Previously, at least part of one’s pension had to be in the form of an annuity or the equivalent. Prior to 2011 drawdown was only available up until one reached 75 years old. After this age it was compulsory that pension funds were converted into a form of annuity. From the 6th of April 2011 this compulsory annuitisation ended, though only if one could show a secured annual income of £20,000 from a combination of state pension, defined benefit pension plans (most commonly known as final salary schemes) and/or existing annuities. Now, however, it is possible to only draw funds from one’s pension as and when required.
What is pension drawdown
Pension drawdown, also known as income drawdown or decumulation, is the process of withdrawing income from one’s pension pot to fund a lifestyle in retirement. The actual specifics may vary, for example one may decide to only withdraw income which is naturally generated from investments (e.g. dividends), sell investments, or a combination of the two, but the end result is the same.
Retirement is the period of life when one has no intention of working again in the future. It is therefore preferable that there is sufficient income being generated to maintain one’s lifestyle rather than relying on inferior provisions that will have an adverse effect on it.
There are only three main sources of income in retirement: state provisions, annuities, or investments. The former is a base minimum supplemented by the latter two, of which annuities are the less risky option. When one uses investments to provide income, usually via a pension wrapper, this is known as drawdown.

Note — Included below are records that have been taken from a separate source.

Context: an optimization exercise on an open-source flow, tuned for a short achievable clock period and few clock cycles. The choices shown serve that exercise and are no tape-out recipe. Function was checked by simulation only, so behaviour that the tests miss may differ from the original. Power and IR drop assume default switching activity.

**design.v**
```verilog
`timescale 1ns / 1ps
module SCPU_W_1(
  input wire clk,
  input wire rst,
  input wire [31:0]inst_in,
  input wire [31:0]Data_in,
  output wire MemRW,
  output wire [31:0]PC_out,
  output wire [31:0]Data_out,
  output wire [31:0]Addr_out,
  output wire [3:0]wea,
  output wire [31:0] Reg00,
  output wire [31:0] Reg01,
  output wire [31:0] Reg02,
  output wire[31:0] Reg03,
  output wire[31:0] Reg04,
  output wire[31:0] Reg05,
  output wire[31:0] Reg06,
  output wire[31:0] Reg07,
  output wire[31:0] Reg08,
  output wire[31:0] Reg09,
  output wire[31:0] Reg10,
  output wire[31:0] Reg11,
  output wire[31:0] Reg12,
  output wire[31:0] Reg13,
  output wire[31:0] Reg14,
  output wire[31:0] Reg15,
  output wire[31:0] Reg16,
  output wire[31:0] Reg17,
  output wire[31:0] Reg18,
  output wire[31:0] Reg19,
  output wire[31:0] Reg20,
  output wire[31:0] Reg21,
  output wire[31:0] Reg22,
  output wire[31:0] Reg23,
  output wire[31:0] Reg24,
  output wire[31:0] Reg25,
  output wire[31:0] Reg26,
  output wire[31:0] Reg27,
  output wire[31:0] Reg28,
  output wire[31:0] Reg29,
  output wire[31:0] Reg30,
  output wire[31:0] Reg31
);
  reg [31:0] rf [1:31];
  reg [31:2] pc_f;                  
  reg        d_valid;
  reg [31:0] d_ir;
  reg [31:2] d_pc;
  reg [31:2] d_pnpc;                
  reg        e_valid;
  reg [31:2] e_pc4;
  reg [31:2] e_tgt;                 
  reg [31:2] e_pnpc;                
  reg        e_eq_t, e_eq_4;        
  reg [31:0] e_a, e_b, e_s;         
  reg [31:0] e_imm;
  reg        e_fa, e_fb, e_fs;      
  reg [4:0]  e_rd;
  reg        e_wen;                 
  reg        e_load, e_store, e_br, e_jal, e_jalr;
  reg [2:0]  e_f3;
  reg [31:0] e_pv;                  
  reg        e_s_add, e_s_sub, e_s_slt, e_s_sltu, e_s_xor, e_s_or, e_s_and,
             e_s_sll, e_s_srl, e_s_sra, e_s_pv;
  reg        x_valid;               
  reg        x_wen;
  reg [4:0]  x_rd;
  reg [31:0] x_res;
  reg        x_load;
  reg [2:0]  x_f3;
  reg [1:0]  x_al;                  
  reg        mem_we;
  reg [31:0] mem_addr, mem_data;
  reg [3:0]  mem_wea;
  wire [4:0] d_opc = d_ir[6:2];
  wire [4:0] d_rd  = d_ir[11:7];
  wire [4:0] d_rs1 = d_ir[19:15];
  wire [4:0] d_rs2 = d_ir[24:20];
  wire [2:0] d_f3  = d_ir[14:12];
  wire       d_f7  = d_ir[30];
  wire d_is_op    = d_opc == 5'b01100;
  wire d_is_opi   = d_opc == 5'b00100;
  wire d_is_load  = d_opc == 5'b00000;
  wire d_is_store = d_opc == 5'b01000;
  wire d_is_br    = d_opc == 5'b11000;
  wire d_is_jal   = d_opc == 5'b11011;
  wire d_is_jalr  = d_opc == 5'b11001;
  wire d_is_lui   = d_opc == 5'b01101;
  wire d_is_auipc = d_opc == 5'b00101;
  wire d_use1 = d_is_op | d_is_opi | d_is_load | d_is_store | d_is_br | d_is_jalr;
  wire d_use2 = d_is_op | d_is_store | d_is_br;
  wire d_writes = d_is_op | d_is_opi | d_is_load | d_is_jal | d_is_jalr | d_is_lui | d_is_auipc;
  wire [31:0] imm_i = {{20{d_ir[31]}}, d_ir[31:20]};
  wire [31:0] imm_s = {{20{d_ir[31]}}, d_ir[31:25], d_ir[11:7]};
  wire [31:0] imm_b = {{20{d_ir[31]}}, d_ir[7], d_ir[30:25], d_ir[11:8], 1'b0};
  wire [31:0] imm_u = {d_ir[31:12], 12'b0};
  wire [31:0] imm_j = {{12{d_ir[31]}}, d_ir[19:12], d_ir[20], d_ir[30:21], 1'b0};
  wire [31:0] d_imm = d_is_store ? imm_s : imm_i;
  wire        d_use_imm = d_is_opi | d_is_load | d_is_store | d_is_jalr;
  wire [31:2] d_pc4 = d_pc + 30'd1;
  wire [31:2] d_tgt = d_pc + (d_is_jal ? imm_j[31:2] : imm_b[31:2]);
  wire [31:0] d_auipc = {d_pc, 2'b00} + imm_u;
  wire d_pred_t = d_is_jal | (d_is_br & d_ir[31]);
  wire [31:0] m_wdata;
  wire [31:0] rf1 = (d_rs1 == 5'd0) ? 32'd0 : rf[d_rs1];
  wire [31:0] rf2 = (d_rs2 == 5'd0) ? 32'd0 : rf[d_rs2];
  wire        byp1 = x_wen && (x_rd == d_rs1);
  wire        byp2 = x_wen && (x_rd == d_rs2);
  wire [31:0] d_r1 = byp1 ? m_wdata : rf1;
  wire [31:0] d_r2 = byp2 ? m_wdata : rf2;
  wire stall = d_valid & e_valid & e_load & e_wen &
               ((d_use1 & (e_rd == d_rs1)) | (d_use2 & (e_rd == d_rs2)));
  wire d_redirect = d_valid & ~stall & d_pred_t & (d_pnpc != d_tgt);
  wire [31:0] a = e_fa ? x_res : e_a;
  wire [31:0] b = e_fb ? x_res : e_b;
  wire [31:0] s = e_fs ? x_res : e_s;
  wire [31:0] sum  = a + b;
  wire [32:0] diff = {1'b0, a} - {1'b0, b};
  wire        ltu  = diff[32];
  wire        lts  = (a[31] ^ b[31]) ? a[31] : diff[31];
  wire        eq   = a == b;
  wire [31:0] sll  = a << b[4:0];
  wire [31:0] srl  = a >> b[4:0];
  wire [31:0] sra  = $signed(a) >>> b[4:0];
  wire [31:0] res =
      ({32{e_s_add}}  & sum)       |
      ({32{e_s_sub}}  & diff[31:0]) |
      ({32{e_s_slt}}  & {31'd0, lts}) |
      ({32{e_s_sltu}} & {31'd0, ltu}) |
      ({32{e_s_xor}}  & (a ^ b))   |
      ({32{e_s_or}}   & (a | b))   |
      ({32{e_s_and}}  & (a & b))   |
      ({32{e_s_sll}}  & sll)       |
      ({32{e_s_srl}}  & srl)       |
      ({32{e_s_sra}}  & sra)       |
      ({32{e_s_pv}}   & e_pv);
  reg taken;
  always @(*) begin
    case (e_f3)
      3'b000: taken = eq;
      3'b001: taken = ~eq;
      3'b100: taken = lts;
      3'b101: taken = ~lts;
      3'b110: taken = ltu;
      3'b111: taken = ~ltu;
      default: taken = 1'b0;
    endcase
  end
  wire [31:2] jalr_t = sum[31:2];
  reg         e_mis;
  reg  [31:2] e_rtgt;
  always @(*) begin
    if (e_br) begin
      e_mis  = taken ? ~e_eq_t : ~e_eq_4;
      e_rtgt = taken ? e_tgt : e_pc4;
    end else if (e_jal) begin
      e_mis  = ~e_eq_t;
      e_rtgt = e_tgt;
    end else if (e_jalr) begin
      e_mis  = jalr_t != e_pnpc;
      e_rtgt = jalr_t;
    end else begin
      e_mis  = ~e_eq_4;
      e_rtgt = e_pc4;
    end
  end
  wire e_redirect = e_valid & e_mis;
  reg [3:0] st_wea;
  always @(*) begin
    case (e_f3[1:0])
      2'b00: st_wea = 4'b0001 << sum[1:0];
      2'b01: st_wea = sum[1] ? 4'b1100 : 4'b0011;
      default: st_wea = 4'b1111;
    endcase
  end
  wire [31:0] st_data = (e_f3[1:0] == 2'b00) ? {4{s[7:0]}} :
                        (e_f3[1:0] == 2'b01) ? {2{s[15:0]}} : s;
  wire [7:0]  ld_b = x_al[1] ? (x_al[0] ? Data_in[31:24] : Data_in[23:16])
                             : (x_al[0] ? Data_in[15:8]  : Data_in[7:0]);
  wire [15:0] ld_h = x_al[1] ? Data_in[31:16] : Data_in[15:0];
  reg  [31:0] ld_v;
  always @(*) begin
    case (x_f3)
      3'b000: ld_v = {{24{ld_b[7]}}, ld_b};
      3'b001: ld_v = {{16{ld_h[15]}}, ld_h};
      3'b100: ld_v = {24'd0, ld_b};
      3'b101: ld_v = {16'd0, ld_h};
      default: ld_v = Data_in;
    endcase
  end
  assign m_wdata = x_load ? ld_v : x_res;
  wire [31:2] f_pnpc = pc_f + 30'd1;
  always @(posedge clk or posedge rst) begin
    if (rst) begin
      pc_f    <= 30'd0;
      d_valid <= 1'b0;
      e_valid <= 1'b0;
      x_valid <= 1'b0;
      x_wen   <= 1'b0;
      mem_we  <= 1'b0;
    end else begin
      if (e_redirect)      pc_f <= e_rtgt;
      else if (stall)      pc_f <= pc_f;
      else if (d_redirect) pc_f <= d_tgt;
      else                 pc_f <= f_pnpc;
      if (e_redirect | d_redirect) d_valid <= 1'b0;
      else if (!stall)             d_valid <= 1'b1;
      e_valid <= d_valid & ~stall & ~e_redirect;
      x_valid <= e_valid;
      x_wen   <= e_valid & e_wen;
      mem_we  <= e_valid & e_store;
    end
  end
  always @(posedge clk) begin
    if (!stall) begin
      d_ir   <= inst_in;
      d_pc   <= pc_f;
      d_pnpc <= f_pnpc;
    end
    e_pc4   <= d_pc4;
    e_tgt   <= d_tgt;
    e_pnpc  <= d_redirect ? d_tgt : d_pnpc;
    e_eq_t  <= d_redirect | (d_pnpc == d_tgt);
    e_eq_4  <= d_redirect ? (d_tgt == d_pc4) : (d_pnpc == d_pc4);
    e_a     <= d_r1;
    e_b     <= d_use_imm ? d_imm : d_r2;
    e_s     <= d_r2;
    e_imm   <= d_imm;
    e_fa    <= e_valid & e_wen & (e_rd == d_rs1);
    e_fb    <= e_valid & e_wen & (e_rd == d_rs2) & ~d_use_imm;
    e_fs    <= e_valid & e_wen & (e_rd == d_rs2);
    e_rd    <= d_rd;
    e_wen   <= d_writes & (d_rd != 5'd0);
    e_load  <= d_is_load;
    e_store <= d_is_store;
    e_br    <= d_is_br;
    e_jal   <= d_is_jal;
    e_jalr  <= d_is_jalr;
    e_f3    <= d_f3;
    e_pv    <= d_is_lui ? imm_u : d_is_auipc ? d_auipc : {d_pc4, 2'b00};
    e_s_add  <= d_is_load | d_is_store | ((d_is_op | d_is_opi) & d_f3 == 3'b000 & ~(d_is_op & d_f7));
    e_s_sub  <= d_is_op & d_f3 == 3'b000 & d_f7;
    e_s_slt  <= (d_is_op | d_is_opi) & d_f3 == 3'b010;
    e_s_sltu <= (d_is_op | d_is_opi) & d_f3 == 3'b011;
    e_s_xor  <= (d_is_op | d_is_opi) & d_f3 == 3'b100;
    e_s_or   <= (d_is_op | d_is_opi) & d_f3 == 3'b110;
    e_s_and  <= (d_is_op | d_is_opi) & d_f3 == 3'b111;
    e_s_sll  <= (d_is_op | d_is_opi) & d_f3 == 3'b001;
    e_s_srl  <= (d_is_op | d_is_opi) & d_f3 == 3'b101 & ~d_f7;
    e_s_sra  <= (d_is_op | d_is_opi) & d_f3 == 3'b101 & d_f7;
    e_s_pv   <= d_is_lui | d_is_auipc | d_is_jal | d_is_jalr;
    x_rd    <= e_rd;
    x_res   <= res;
    x_load  <= e_load;
    x_f3    <= e_f3;
    x_al    <= sum[1:0];
    mem_addr <= sum;
    mem_data <= st_data;
    mem_wea  <= st_wea;
    if (x_wen) rf[x_rd] <= m_wdata;
  end
  assign PC_out   = {pc_f, 2'b00};
  assign MemRW    = mem_we;
  assign Addr_out = mem_addr;
  assign Data_out = mem_data;
  assign wea      = mem_wea;
  assign Reg00 = 32'd0;
  assign Reg01 = rf[1];
  assign Reg02 = rf[2];
  assign Reg03 = rf[3];
  assign Reg04 = rf[4];
  assign Reg05 = rf[5];
  assign Reg06 = rf[6];
  assign Reg07 = rf[7];
  assign Reg08 = rf[8];
  assign Reg09 = rf[9];
  assign Reg10 = rf[10];
  assign Reg11 = rf[11];
  assign Reg12 = rf[12];
  assign Reg13 = rf[13];
  assign Reg14 = rf[14];
  assign Reg15 = rf[15];
  assign Reg16 = rf[16];
  assign Reg17 = rf[17];
  assign Reg18 = rf[18];
  assign Reg19 = rf[19];
  assign Reg20 = rf[20];
  assign Reg21 = rf[21];
  assign Reg22 = rf[22];
  assign Reg23 = rf[23];
  assign Reg24 = rf[24];
  assign Reg25 = rf[25];
  assign Reg26 = rf[26];
  assign Reg27 = rf[27];
  assign Reg28 = rf[28];
  assign Reg29 = rf[29];
  assign Reg30 = rf[30];
  assign Reg31 = rf[31];
endmodule
```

Making pension drawdown work
Firstly, it is important to realise that there is no universally correct rule for withdrawing income in retirement. In an ideal scenario one, or both in the case of a couple, would receive the maximum income throughout their retirement when they want it so that on the day of their/ the last person’s death they would have exactly nothing (or whatever amount they wished to leave to their dependants). Obviously, for this to happen in real life it would be complete luck because none of us can determine when we will die or know the exact returns all of our investments will provide over time. What is in our control, however, is the ability to reduce the risk inherent in pension drawdown.
Risks associated with the decumulation phase and how to avoid them
There are three main risks: running out of money: living on a reduced income in the future; and curtailing spending unnecessarily from the outset. All of these are linked and can be avoided by establishing a prudent withdrawal rate which is relatively straight forward to calculate….
To explain the above infographic. Once one knows the level of annual income they require in retirement any existing provisions that provide a known regular income should be subtracted. This leaves the level of income one hopes to have provided from their remaining investments. Establishing the likelihood of this occurring involves simply dividing the former by the latter. Anything under about 3% should be easily achievable. Anything over about 6% is increasingly unlikely to occur with the appropriate degree of risk associated with it.
Aiming for a conversion rate in the region of 5% or below, either by accumulating a greater investment pot for retirement whilst working or reducing one’s retirement income expectations, should prevent the risks associated with the decumulation phase assuming one’s investment portfolio is wisely invested.